WT and Puma KO mice carrying the Lgr5-EGFP-IRES-creER^T2 marking allele were treated with CPT-11 and PUMAi over 2 weeks as in Fig. 5 and analyzed for intestinal phenotypes. (A) GFP (LGR5) immunofluorescence in intestinal crypts. Arrows indicate LGR5⁺ (GFP) crypts. Scale bar, 100 μm. (B) Quantitation of intestinal crypts containing at least one GFP⁺ (LGR5⁺) cell. (C) Top: Olfm4 RNA ISH in intestinal crypts. Scale bar, 50 μm. Asterisks indicate Olfm4⁺ crypt cells. Bottom: Percentage of crypts containing at least one Olfm4⁺ cell. (D) MMP7 immunofluorescence in intestinal crypts. Scale bar, 100 μm. (E) Quantitation of MMP7⁺ crypt cells at the crypt base (CBC region). (F) Top: GFP (LGR5) and MMP7 immunofluorescence in intestinal crypts. Scale bar, 20 μm. Asterisks indicate LGR5⁺/MMP7⁺ cell pairs. Bottom: Quantitation of LGR5⁺/MMP7⁺ cell pairs per crypt. In (A), (D), and (F), DAPI was used to stain nuclei. In (B), (C), (E), and (F), values are means + SEM; n = 3 mice. *P < 0.05, **P < 0.01, and ***P < 0.001 (one-way ANOVA with Tukey post hoc test).

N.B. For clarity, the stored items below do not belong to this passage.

===== src/design/lome_ctrl.sv =====
// ----------------------------------------------------------------------------
// lome_ctrl: matching engine controller
// Sequences clearing, query, the fill loop, resting and the result drain.
// ----------------------------------------------------------------------------
module lome_ctrl (
  input  logic             clk,
  input  logic             rst_n,
  input  logic             in_valid,
  output logic             in_ready,
  input  lome_pkg::sts_t   sts,
  output lome_pkg::cmd_t   cmd
);

  lome_pkg::state_t state_r, state_nxt;

  always_ff @(posedge clk) begin
    if (!rst_n) begin
      state_r <= lome_pkg::ST_CLEAR;
    end else begin
      state_r <= state_nxt;
    end
  end

  always_comb begin
    state_nxt = state_r;
    unique case (state_r)
      lome_pkg::ST_CLEAR: if (sts.clr_done) state_nxt = lome_pkg::ST_IDLE;
      lome_pkg::ST_IDLE: begin
        if (in_valid) state_nxt = sts.in_query ? lome_pkg::ST_QRD : lome_pkg::ST_CHECK;
      end
      lome_pkg::ST_QRD:   state_nxt = lome_pkg::ST_QANS;
      lome_pkg::ST_QANS:  state_nxt = lome_pkg::ST_DRD;
      lome_pkg::ST_CHECK: state_nxt = sts.can_match ? lome_pkg::ST_LRD : lome_pkg::ST_FIN;
      lome_pkg::ST_LRD:   state_nxt = lome_pkg::ST_SRD;
      lome_pkg::ST_SRD:   state_nxt = lome_pkg::ST_FILL;
      lome_pkg::ST_FILL:  state_nxt = sts.fill_empties ? lome_pkg::ST_SCAN : lome_pkg::ST_CHECK;
      lome_pkg::ST_SCAN:  if (sts.scan_done) state_nxt = lome_pkg::ST_CHECK;
      lome_pkg::ST_FIN: begin
        state_nxt = (sts.rem_zero || sts.crosses) ? lome_pkg::ST_DRD : lome_pkg::ST_OWN;
      end
      lome_pkg::ST_OWN:   state_nxt = lome_pkg::ST_DRD;
      lome_pkg::ST_DRD:   state_nxt = lome_pkg::ST_DLD;
      lome_pkg::ST_DLD: begin
        if (sts.out_free) state_nxt = sts.drain_last ? lome_pkg::ST_IDLE : lome_pkg::ST_DRD;
      end
      default: state_nxt = lome_pkg::ST_CLEAR;
    endcase
  end

  always_comb begin
    cmd      = '0;
    cmd.res_kind = lome_pkg::KIND_TRADE;
    in_ready = 1'b0;
    unique case (state_r)
      lome_pkg::ST_CLEAR: cmd.clr_step = 1'b1;
      lome_pkg::ST_IDLE: begin
        in_ready    = 1'b1;
        cmd.load_in = in_valid;
      end
      lome_pkg::ST_QRD: begin
        cmd.rd_lvl  = 1'b1;
        cmd.lvl_sel = lome_pkg::LVL_OWN;
      end
      lome_pkg::ST_QANS: begin
        cmd.res_put  = 1'b1;
        cmd.res_kind = lome_pkg::KIND_QUERY;
      end
      lome_pkg::ST_CHECK: ;
      lome_pkg::ST_LRD: begin
        cmd.rd_lvl  = 1'b1;
        cmd.lvl_sel = lome_pkg::LVL_OPP_BEST;
      end
      lome_pkg::ST_SRD:  cmd.rd_slot   = 1'b1;
      lome_pkg::ST_FILL: cmd.do_fill   = 1'b1;
      lome_pkg::ST_SCAN: cmd.scan_step = 1'b1;
      lome_pkg::ST_FIN: begin
        priority if (sts.rem_zero) begin
          cmd.res_put  = 1'b1;
          cmd.res_kind = lome_pkg::KIND_FILLED;
        end else if (sts.crosses) begin
          cmd.res_put  = 1'b1;
          cmd.res_kind = lome_pkg::KIND_DROPPED;
        end else begin
          cmd.rd_lvl  = 1'b1;
          cmd.lvl_sel = lome_pkg::LVL_OWN;
        end
      end
      lome_pkg::ST_OWN: begin
        cmd.res_put = 1'b1;
        if (sts.own_full) begin
          cmd.res_kind = lome_pkg::KIND_DROPPED;
        end else begin
          cmd.do_rest  = 1'b1;
          cmd.res_kind = lome_pkg::KIND_RESTED;
        end
      end
      lome_pkg::ST_DRD: cmd.drain_rd = 1'b1;
      lome_pkg::ST_DLD: cmd.drain_ld = sts.out_free;
      default: ;
    endcase
  end

endmodule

Fig. 7. PUMAi protects mouse and human colonic culture against CPT-induced damage

(A) Representative images of mouse colonic organoids 6 days after CPT treatment. Organoids were treated with vehicle control (CT) or 500 nM CPT (day 1) for 24 hours with or without 50 μM PUMAi and monitored for growth until day 7. Scale bar, 500 μm. (B) Quantitation of organoids 100 μm or greater in diameter per field from (A). (C) Western blots for active (cleaved) caspase-3 (Casp3) from organoids 24 hours after CPT treatment. (D) Indicated mouse mRNAs were analyzed by qRT-PCR 24 hours after CPT treatment. NS, not significant. (E) Representative images of human colonic organoids treated as in (A). Scale bar, 500 μm. (F) Quantitation of organoids 100 μm or greater in diameter per field from (E). (G) Western blots for active (cleaved) caspase-3 from human organoids 24 hours after CPT treatment. (H) Indicated human mRNAs analyzed 24 hours after CPT treatment. In (C) and (G), lysates were prepared from three wells. Actin was used as a control for protein loading. In (D) and (H), cDNAs were synthesized from RNA pooled from three cultured wells. Values were normalized to Gapdh and expressed relative to vehicle controls. In (B), (D), (F), and (H), values are means + SEM. *P < 0.05, **P < 0.01, and ***P < 0.001 (one-way ANOVA with Tukey post hoc test).